Le gouvernement japonais continuait samedi d'activer tous les canaux pour sauver ses deux otages aux mains du groupe État islamique (EI), les experts l'invitant à tenter d'établir le contact via les relations tissées dans la région, notamment avec la Jordanie et la Turquie.

«Je n'ai pas d'informations nouvelles à donner», a déclaré aux médias un responsable du gouvernement dans la soirée, plus de 24 heures après la fin présumée de l'ultimatum de 72 heures posé mardi par les djihadistes.

Dans une vidéo, que les connaisseurs estiment «trafiquée» à cause d'ombres divergentes et autres incohérences, un membre de l'EI a menacé en anglais de tuer les deux Japonais Haruna Yukawa (patron d'une petite société de sécurité) et Kenji Goto (journaliste), si 200 millions de dollars ne leur étaient pas versés dans le délai imparti.

Toutefois, selon le gouvernement, «aucun message» n'est ensuite venu des ravisseurs et la situation exacte des deux otages demeurait encore inconnue samedi en début de nuit à Tokyo.

Malgré l'absence d'avancée concrète, un conseiller du premier ministre Shinzo Abe avait cependant déclaré vendredi sur la télévision TBS: «ce n'est pas qu'il n'y ait pas de réaction de façon indirecte, mais nous n'avons pas de réponse» des djihadistes eux-mêmes.

M. Abe a présidé une nouvelle réunion de crise samedi, et téléphoné en fin d'après-midi au roi Abdallah II de Jordanie pour lui demander à nouveau son aide, selon un communiqué officiel.

Vendredi, peu avant le terme du temps accordé par les islamistes pour recevoir l'argent réclamé, s'était tenu un Conseil de sécurité nationale (NSC).

Le gouvernement, qui subit aussi la pression des dirigeants étrangers pour ne rien lâcher, a réaffirmé sa détermination à «ne pas céder aux menaces terroristes», ainsi que son engagement «à les combattre avec la communauté internationale», même si le Japon ne peut fournir que des soutiens non militaires, du fait de l'interdiction constitutionnelle de passer à l'offensive.

L'exécutif a démenti qu'ait été évoquée la possibilité théorique d'intervenir dans de tels cas en vertu d'une nouvelle interprétation de la loi fondamentale autorisant le Japon, au nom de la défense collective, à dépêcher des soldats sur le terrain pour aider un allié attaqué ou sauver des compatriotes.

L'entourage du premier ministre a souligné que l'heure était surtout à «accumuler des informations avec l'aide des autres pays afin de faire libérer au plus vite les deux Japonais».

Relations turques, expérience française 

«J'ai l'espoir qu'il [Kenji Goto] revienne, grâce à des discussions en coulisses.

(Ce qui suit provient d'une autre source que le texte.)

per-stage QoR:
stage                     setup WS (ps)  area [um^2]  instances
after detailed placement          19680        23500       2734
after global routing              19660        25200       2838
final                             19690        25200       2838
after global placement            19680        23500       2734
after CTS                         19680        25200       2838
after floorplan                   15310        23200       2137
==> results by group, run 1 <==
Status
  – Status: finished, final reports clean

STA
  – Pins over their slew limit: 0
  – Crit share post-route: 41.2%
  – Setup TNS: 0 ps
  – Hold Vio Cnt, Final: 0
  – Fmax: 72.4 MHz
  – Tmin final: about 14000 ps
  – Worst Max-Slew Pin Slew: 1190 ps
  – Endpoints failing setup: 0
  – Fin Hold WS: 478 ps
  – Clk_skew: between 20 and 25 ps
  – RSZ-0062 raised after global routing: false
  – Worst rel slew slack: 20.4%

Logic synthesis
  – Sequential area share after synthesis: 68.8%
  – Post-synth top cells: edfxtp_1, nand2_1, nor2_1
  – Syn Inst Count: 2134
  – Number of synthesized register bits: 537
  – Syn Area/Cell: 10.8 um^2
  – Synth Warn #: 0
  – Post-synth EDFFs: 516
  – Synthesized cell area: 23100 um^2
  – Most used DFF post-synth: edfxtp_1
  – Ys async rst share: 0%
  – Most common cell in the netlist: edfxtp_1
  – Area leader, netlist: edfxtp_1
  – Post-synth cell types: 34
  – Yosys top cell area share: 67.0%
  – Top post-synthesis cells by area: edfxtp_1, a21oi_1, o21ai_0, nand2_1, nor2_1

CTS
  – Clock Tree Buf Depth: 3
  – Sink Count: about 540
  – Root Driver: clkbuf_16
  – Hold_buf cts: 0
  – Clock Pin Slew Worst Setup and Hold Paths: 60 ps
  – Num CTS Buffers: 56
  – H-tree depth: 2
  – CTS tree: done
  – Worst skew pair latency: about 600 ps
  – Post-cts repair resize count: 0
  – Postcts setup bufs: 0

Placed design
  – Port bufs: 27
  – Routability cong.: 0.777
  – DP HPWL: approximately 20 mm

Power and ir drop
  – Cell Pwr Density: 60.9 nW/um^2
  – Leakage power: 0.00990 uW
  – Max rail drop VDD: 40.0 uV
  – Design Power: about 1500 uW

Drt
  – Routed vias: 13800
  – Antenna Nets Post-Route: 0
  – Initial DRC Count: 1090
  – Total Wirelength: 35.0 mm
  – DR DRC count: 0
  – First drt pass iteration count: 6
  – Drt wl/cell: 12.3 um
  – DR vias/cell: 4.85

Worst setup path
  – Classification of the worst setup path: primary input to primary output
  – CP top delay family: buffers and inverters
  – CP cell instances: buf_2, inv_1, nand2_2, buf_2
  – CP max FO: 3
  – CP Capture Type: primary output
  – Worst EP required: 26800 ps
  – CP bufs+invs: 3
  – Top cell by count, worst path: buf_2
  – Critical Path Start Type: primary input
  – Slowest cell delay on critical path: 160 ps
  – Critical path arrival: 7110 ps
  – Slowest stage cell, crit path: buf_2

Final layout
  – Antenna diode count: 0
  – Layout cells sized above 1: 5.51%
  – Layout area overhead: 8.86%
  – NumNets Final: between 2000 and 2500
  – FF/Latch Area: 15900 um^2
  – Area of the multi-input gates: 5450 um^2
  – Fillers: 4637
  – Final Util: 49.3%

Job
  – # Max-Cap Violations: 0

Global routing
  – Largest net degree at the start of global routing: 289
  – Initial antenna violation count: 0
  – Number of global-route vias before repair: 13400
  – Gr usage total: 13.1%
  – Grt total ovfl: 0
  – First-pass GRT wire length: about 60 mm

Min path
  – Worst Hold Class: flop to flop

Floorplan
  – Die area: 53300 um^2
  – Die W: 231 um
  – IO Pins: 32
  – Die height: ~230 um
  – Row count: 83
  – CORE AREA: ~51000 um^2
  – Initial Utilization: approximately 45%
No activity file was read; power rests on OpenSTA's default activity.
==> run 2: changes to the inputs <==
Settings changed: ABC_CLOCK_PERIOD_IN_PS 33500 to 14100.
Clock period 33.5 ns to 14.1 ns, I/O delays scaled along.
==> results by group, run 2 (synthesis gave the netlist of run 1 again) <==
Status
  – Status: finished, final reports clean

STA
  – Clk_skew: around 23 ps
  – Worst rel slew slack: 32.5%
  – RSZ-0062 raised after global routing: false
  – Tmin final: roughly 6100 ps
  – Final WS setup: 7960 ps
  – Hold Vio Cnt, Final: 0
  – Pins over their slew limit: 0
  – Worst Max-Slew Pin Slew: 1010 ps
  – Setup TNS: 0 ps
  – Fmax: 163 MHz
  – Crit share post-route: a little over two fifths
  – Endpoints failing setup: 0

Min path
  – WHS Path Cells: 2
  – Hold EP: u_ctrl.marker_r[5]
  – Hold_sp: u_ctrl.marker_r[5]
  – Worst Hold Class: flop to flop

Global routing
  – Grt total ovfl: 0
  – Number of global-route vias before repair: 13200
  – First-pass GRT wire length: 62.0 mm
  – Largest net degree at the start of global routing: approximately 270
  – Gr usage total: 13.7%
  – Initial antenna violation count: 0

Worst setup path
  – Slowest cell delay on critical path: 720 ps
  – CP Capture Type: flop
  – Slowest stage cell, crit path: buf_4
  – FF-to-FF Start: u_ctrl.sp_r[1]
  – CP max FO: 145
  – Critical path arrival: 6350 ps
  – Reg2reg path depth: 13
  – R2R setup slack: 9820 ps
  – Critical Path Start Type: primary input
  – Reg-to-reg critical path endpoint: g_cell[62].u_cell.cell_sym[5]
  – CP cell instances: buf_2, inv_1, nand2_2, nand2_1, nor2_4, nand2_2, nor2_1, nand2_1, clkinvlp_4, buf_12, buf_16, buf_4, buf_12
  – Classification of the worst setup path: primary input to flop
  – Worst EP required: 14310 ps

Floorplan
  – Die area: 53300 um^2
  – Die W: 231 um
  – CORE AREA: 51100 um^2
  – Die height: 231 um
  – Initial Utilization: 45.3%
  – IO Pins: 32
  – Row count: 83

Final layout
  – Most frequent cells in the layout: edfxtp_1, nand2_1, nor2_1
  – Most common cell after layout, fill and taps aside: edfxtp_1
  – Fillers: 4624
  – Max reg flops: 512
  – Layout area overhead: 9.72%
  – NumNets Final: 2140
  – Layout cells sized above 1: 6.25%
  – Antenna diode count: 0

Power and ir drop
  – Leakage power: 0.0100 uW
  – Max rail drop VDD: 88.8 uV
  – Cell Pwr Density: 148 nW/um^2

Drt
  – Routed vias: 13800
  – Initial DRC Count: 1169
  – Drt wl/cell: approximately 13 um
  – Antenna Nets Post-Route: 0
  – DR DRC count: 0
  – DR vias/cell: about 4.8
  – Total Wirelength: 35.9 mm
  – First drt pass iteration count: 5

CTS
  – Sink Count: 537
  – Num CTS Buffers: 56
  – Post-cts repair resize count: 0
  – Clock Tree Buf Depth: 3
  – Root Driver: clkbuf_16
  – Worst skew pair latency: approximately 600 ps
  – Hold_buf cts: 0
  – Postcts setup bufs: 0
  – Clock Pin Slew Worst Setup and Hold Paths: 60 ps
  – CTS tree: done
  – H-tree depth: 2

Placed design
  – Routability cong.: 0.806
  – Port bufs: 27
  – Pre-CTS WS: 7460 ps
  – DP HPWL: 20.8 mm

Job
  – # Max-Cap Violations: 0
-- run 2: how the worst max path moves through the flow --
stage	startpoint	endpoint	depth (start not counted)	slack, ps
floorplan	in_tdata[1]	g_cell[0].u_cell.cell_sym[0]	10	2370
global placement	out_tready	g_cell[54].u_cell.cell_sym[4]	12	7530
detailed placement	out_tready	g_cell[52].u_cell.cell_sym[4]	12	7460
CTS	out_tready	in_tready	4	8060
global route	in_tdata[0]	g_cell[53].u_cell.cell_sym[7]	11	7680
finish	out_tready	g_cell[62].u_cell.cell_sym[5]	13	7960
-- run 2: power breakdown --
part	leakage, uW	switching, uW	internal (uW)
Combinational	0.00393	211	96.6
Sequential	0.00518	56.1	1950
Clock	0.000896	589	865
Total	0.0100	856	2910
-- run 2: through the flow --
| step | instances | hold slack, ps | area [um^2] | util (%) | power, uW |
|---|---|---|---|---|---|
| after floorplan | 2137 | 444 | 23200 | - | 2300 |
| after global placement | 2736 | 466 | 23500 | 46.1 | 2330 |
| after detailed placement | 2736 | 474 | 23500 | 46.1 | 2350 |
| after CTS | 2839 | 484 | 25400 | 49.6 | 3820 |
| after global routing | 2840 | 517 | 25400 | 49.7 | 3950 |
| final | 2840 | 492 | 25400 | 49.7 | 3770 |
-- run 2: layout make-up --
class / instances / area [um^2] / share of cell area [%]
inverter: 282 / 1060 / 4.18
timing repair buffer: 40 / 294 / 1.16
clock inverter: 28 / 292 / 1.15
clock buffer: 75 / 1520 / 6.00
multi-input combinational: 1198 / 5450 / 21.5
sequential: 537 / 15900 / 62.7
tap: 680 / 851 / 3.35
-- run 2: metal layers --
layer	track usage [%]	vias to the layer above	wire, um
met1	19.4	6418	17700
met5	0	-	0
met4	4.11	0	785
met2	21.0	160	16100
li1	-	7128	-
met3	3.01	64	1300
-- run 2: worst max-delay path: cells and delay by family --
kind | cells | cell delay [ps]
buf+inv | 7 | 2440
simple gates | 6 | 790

Avant les 72 heures, j'avais très peur, mais puisque rien ne s'est passé après l'expiration de ce délai, j'ose espérer», a confié aux médias nippons un ex-guide de M. Goto, avant qu'il ne disparaisse fin octobre dans la zone de Syrie contrôlée par l'EI.

«Nous n'écartons aucune hypothèse, nous rassemblons et contrôlons toutes les informations», a pour sa part déclaré dans la soirée de vendredi [samedi matin au Japon] Yasuhide Nakayama, un adjoint du ministre des Affaires étrangères dépêché en Jordanie pour gérer directement les contacts sur place. «Ma mission est de ramener les deux hommes, je ne renoncerai pas», a-t-il ajouté.

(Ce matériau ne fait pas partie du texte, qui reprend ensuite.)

===== config.mk =====
export PLATFORM = sky130hd
export DESIGN_NAME = vsw_accum
export DESIGN_NICKNAME = d
export VERILOG_FILES = /design/src/assert_macros.svh /design/src/vsw_pkg.sv /design/src/vsw_accum.sv
export SDC_FILE = /design/constraint.sdc
export NUM_CORES = 2
export LEC_CHECK = 0
export BUFFER_PORTS_ARGS = -buffer_cell sky130_fd_sc_hd__buf_2
export CAP_MARGIN = 5
export CORE_ASPECT_RATIO = 0.9
export CORE_MARGIN = 2
export CORE_UTILIZATION = 48
export CTS_BUF_LIST = sky130_fd_sc_hd__clkbuf_16
export DETAILED_ROUTE_END_ITERATION = 8
export GPL_ROUTABILITY_DRIVEN = 1
export GPL_TIMING_DRIVEN = 0
export SETUP_SLACK_MARGIN = 0.3
export SLEW_MARGIN = 0
export SYNTH_ARGS = -nofsm -noshare
export SYNTH_HDL_FRONTEND = slang
export SYNTH_SLANG_ARGS = --single-unit
export TNS_END_PERCENT = 20

===== constraint.sdc =====
create_clock -name clk -period 29.7 [get_ports clk]
set_input_delay 7.425 -clock clk [delete_from_list [all_inputs] [get_ports clk]]
set_output_delay 7.425 -clock clk [all_outputs]
set_load 0.01 [all_outputs]

===== src/assert_macros.svh =====
// Assertion helpers used by the RTL.
`ifndef ASSERT_MACROS_SVH
`define ASSERT_MACROS_SVH

// Same-cycle implication, checked on every rising edge outside reset.
`define ASSERT_IMPL(label, clk, rst_n, ante, cons) \
  label: assert property (@(posedge clk) disable iff (!rst_n) (ante) |-> (cons)) \
    else $error("assertion failed");

// Next-cycle implication, checked on every rising edge outside reset.
`define ASSERT_NEXT(label, clk, rst_n, ante, cons) \
  label: assert property (@(posedge clk) disable iff (!rst_n) (ante) |=> (cons)) \
    else $error("assertion failed");

`endif


===== src/vsw_pkg.sv =====
// ----------------------------------------------------------------------------
// vsw_pkg: shared types and constants
// Widths, register indexes and the request format of the iterative unit.
// ----------------------------------------------------------------------------
package vsw_pkg;

  localparam int ELEM_W            = 16;
  localparam int SUM_W             = 40;
  localparam int CFG_W             = 7;
  localparam int CFG_IDX_W         = 8;
  localparam int CNT_W             = 6;
  localparam int MAX_VECTOR_LENGTH = 64;
  localparam int WINDOW_MAX        = 64;
  localparam int ITER_W            = 64;
  localparam int STEP_W            = 6;
  localparam int TOTAL_W           = 24;

  localparam logic [CFG_IDX_W-1:0] REG_VECTOR_LENGTH  = 8'd0;
  localparam logic [CFG_IDX_W-1:0] REG_WINDOW_VECTORS = 8'd1;

  typedef enum logic {
    ITER_SQRT,
    ITER_DIV
  } iter_mode_t;

  // One request to the shared unit.
  // Root: acc holds the radicand, bits holds the first trial bit.
  // Divide: acc holds the starting remainder, bits the numerator to shift in.
  typedef struct packed {
    iter_mode_t          mode;
    logic [ITER_W:0]     acc;
    logic [ITER_W-1:0]   bits;
    logic [ITER_W-1:0]   divisor;
    logic [STEP_W-1:0]   steps;
  } iter_req_t;

  typedef struct packed {
    logic signed [SUM_W-1:0] dot;
    logic [SUM_W-1:0]        norm_a;
    logic [SUM_W-1:0]        norm_b;
    logic [SUM_W-1:0]        diff_sq;
  } sums_t;

endpackage


===== src/vsw_accum.sv =====
// ----------------------------------------------------------------------------
// vsw_accum: element accumulator
// Adds a*b, a*a, b*b and (a-b)^2 of each request into four running sums.
// ----------------------------------------------------------------------------
module vsw_accum import vsw_pkg::*; (
  input  logic                     clk,
  input  logic                     rst_n,
  input  logic                     add_en,
  input  logic                     clr,
  input  logic signed [ELEM_W-1:0] a_elem,
  input  logic signed [ELEM_W-1:0] b_elem,
  output sums_t                    sums
);

  logic signed [2*ELEM_W-1:0] p_ab;
  logic signed [2*ELEM_W-1:0] p_aa;
  logic signed [2*ELEM_W-1:0] p_bb;
  logic signed [ELEM_W:0]     diff;
  logic signed [2*ELEM_W+1:0] p_dd;
  sums_t                      sums_r;

  // form the four products of this element pair
  assign p_ab = a_elem * b_elem;
  assign p_aa = a_elem * a_elem;
  assign p_bb = b_elem * b_elem;
  assign diff = (ELEM_W+1)'(a_elem) - (ELEM_W+1)'(b_elem);
  assign p_dd = diff * diff;

  // accumulate, or drop the sums once the vector has been reported
  always_ff @(posedge clk) begin
    if (!rst_n || clr) begin
      sums_r <= '0;
    end else if (add_en) begin
      sums_r.dot     <= sums_r.dot + SUM_W'(p_ab);
      sums_r.norm_a  <= sums_r.norm_a + SUM_W'($unsigned(p_aa));
      sums_r.norm_b  <= sums_r.norm_b + SUM_W'($unsigned(p_bb));
      sums_r.diff_sq <= sums_r.diff_sq + SUM_W'($unsigned(p_dd));
    end
  end

  assign sums = sums_r;

endmodule


==> results.cfg <==
[synth]
synthAdderAreaFrac_pct = 55.8
synth_xor_area_share_pct = 4.66
synthCells = 5577
synth-seq-cells = 160
synth_top_area_cell = fa_1
synth_compound_area_share_pct = 8.52
synth_area_leaders = fa_1, ha_1, inv_1, dfxtp_1, nand2_1
syn_avg_cell_area_sq_um = 8.97
yosys.area_share.simple_pct = 11.6
synth_ff_type = dfxtp_1
synth_top_area_share_pct = 43.2
ys_types = 86
synth_nets = 7195
ys_seq_area_share_pct = 6.40
syn_area_sq_mm = 0.0500
synthMuxAreaShare_pct = 1.85
synth_edf_count = 0
postSynth.asyncResetShare_pct = 0
yosys_warnings = 0
synth_top_family_by_area = adder cells

[route]
vias = 38000
wl_mm = 146
avgRoutedWirePerCell_um = 20.4
detail-route-antenna-nets = 0
first_iter_violations = 2597
drt-pass1-iter-count = 6
drc = 0
vias_per_cell = 5.29

[timing]
finalCritPeriodShare_pct = 67.5
setup_viol_count_final = 0
finalHoldViolCount = 0
worst_pin_slew_ps = 1380
hold_slack_ps = 472
finClkSkew_ps = 19.0
min_period_ps = 20040
fmax_ghz = 0.0499
tns_ps = 0
relSlewSlack_pct = 7.09
rsz0062_at_grt = false
slew_violations = 0

[clock_tree]
clock_latency_ps = 540
ctsResizeCount = 0
cts_setup_buffers = 0
cts_sinks = 160
root_buffer = clkbuf_16
path_clk_slew_ps = 70
cts.htree.levels = 4
cts_hold_buffers = 0
cts_tree = built
cts-buffers-inserted = 17
cts_buffer_depth = 2

[floorplan]
rows = 112
chipWidth_um = 344
die_y_um = 310
io_pins = 196
core_sq_mm = 0.104
dieArea_sq_mm = 0.107
initial_core_util_pct = 48.3

[place]
place_area_sq_mm = 0.0527
gp_congestion = 0.955
dp_hpwl_mm = 122
dp.cells = 7142
portBuffers = 195

[outcome]
outcome = completed

[finish]
fillers = 9891
instances_no_fill = 7179
nNetsFinal = 7414
final_common_cell = inv_1
layout_common_cells = inv_1, fa_1, nand2_1
area_delta_synth_final_pct = 6.71
largest_reg_flops = 160
final_cell_area_sq_mm = 0.0534
drive_gt1_share_pct = 4.87

[global_routing]
grt_max_degree = 24
grt_pass1_vias = 39000
antenna_found_initial = 10
track_usage_pct = 28.7
grt_pass1_wl_mm = 228
globalRouteOverflowTotal = 0

[critical_path]
crit_start = a_elem[1]
crit_path_max_fanout = 10
crit_path_top_delay_cell = buf_1
required_ps = 30190
reg2reg_from = sums[128]
start_kind = input pin
end_kind = flop
crit_type = input pin to flop
cp.arrival_ps = 20530
cpMostUsedCell = fa_1
slowest_delay_ps = 920

[min_path]
min_path_type = flop to flop
min-delay-start = sums[111]

[run]
maxCapViolCount = 0
[Yosys cell counts, types with 9 or more instances]
master	number
nand2b_1	34
o211ai_1	10
nand4_1	14
nor2_1	483
nor3_1	39
a21oi_1	182
a21o_1	87
and2_1	90
nand2_1	507
inv_1	1312
xnor2_1	188
a41oi_1	9
xor2_1	76
and3_1	25
o31ai_1	16
nand3_1	57
o21a_1	22
mux2i_1	90
nor2b_1	29
or2_2	15
buf_1	17
fa_1	1080
dfxtp_1	160
clkbuf_1	148
o21ai_1	31
o21bai_1	27
o21ai_0	107
or3_1	15
a31oi_1	25
ha_1	502
a211oi_1	42
[critical path, delay by kind of cell]
family / cells / cell delay (ps)
simple gates: 12 / 2240
fa+ha+maj: 9 / 4080
buf+inv: 11 / 2980
compound gates: 15 / 3770
[cell type report]
type / count / area, sq um / share of cell area (%)
diodes: 2 / 5.00 / 0.00938
plain buffers: 166 / 641 / 1.20
clock buffers: 17 / 425 / 0.797
clock inverters: 15 / 151 / 0.284
inverters: 1325 / 4970 / 9.32
multi-input cells: 3926 / 41200 / 77.2
flip-flops and latches: 160 / 3200 / 6.00
well taps: 1368 / 1710 / 3.21
repair buffers: 200 / 1050 / 1.96
[kinds of logic after synthesis]
group                      count (synthesis)
AOI/OAI and AO/OA                        653
DFF                                      160
muxes                                     92
xor gates and xnor gates                 265
adders and majority gates               1582
and+or+nand+nor                         1334
buffers and inverters                   1491
[final timing paths]
check	endpoint	slack, ps	cells past startpoint
setup / recovery	sums[35]	9660	47
hold / removal	sums[111]	470	2
setup reg to reg	sums[159]	23450	18
hold reg to reg	sums[111]	470	2
[metrics by stage]
stage / util [%] / worst slack (ps)
floorplan: - / 12400
global placement: 50.9 / 9170
detailed placement: 50.9 / 9230
CTS: 51.5 / 9770
global route: 51.5 / 8860
finish: 51.5 / 9660
[metal layers]
metal / up-vias / share of wire, % / global-route usage [%]
met2: 1331 / 43 / 42.8
li1: 17500 / - / -
met1: 19000 / 43 / 39.3
met5: - / 0.047 / 0
met4: 12 / 2.9 / 8.22
met3: 170 / 11 / 10.2
Power is not shown: default switching activity piles up to over one toggle a cycle in this logic, so the estimate is an artifact.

Les spécialistes de l'islam et médias insistent sur le rôle clef que pourrait surtout jouer la Turquie, et peut-être aussi la France, qui est parvenue à faire libérer l'an dernier quatre journalistes enlevés par l'EI.

«Le premier ministre Abe a visité plusieurs fois la Turquie, certes pour des motifs avant tout économiques relatifs notamment à l'énergie nucléaire, mais ce pays, qui a une frontière avec la Syrie et est un point de passage, peut être un intermédiaire important», explique le professeur Masanori Naito, de l'Université Doshisha.

Les chaînes japonaises de télévision ont sollicité aussi l'ex-otage français Nicolas Hénin, journaliste qui leur a déclaré «supposer que la faction qui retient les deux Japonais pourrait être la même que celle qui l'avait enlevé et détenu» pendant dix mois avant sa libération en avril dernier.

Conscient que l'expérience de la France peut aussi être utile, le ministre nippon des Affaires étrangères, Fumio Kishida, avait rapidement requis la coopération de la diplomatie française.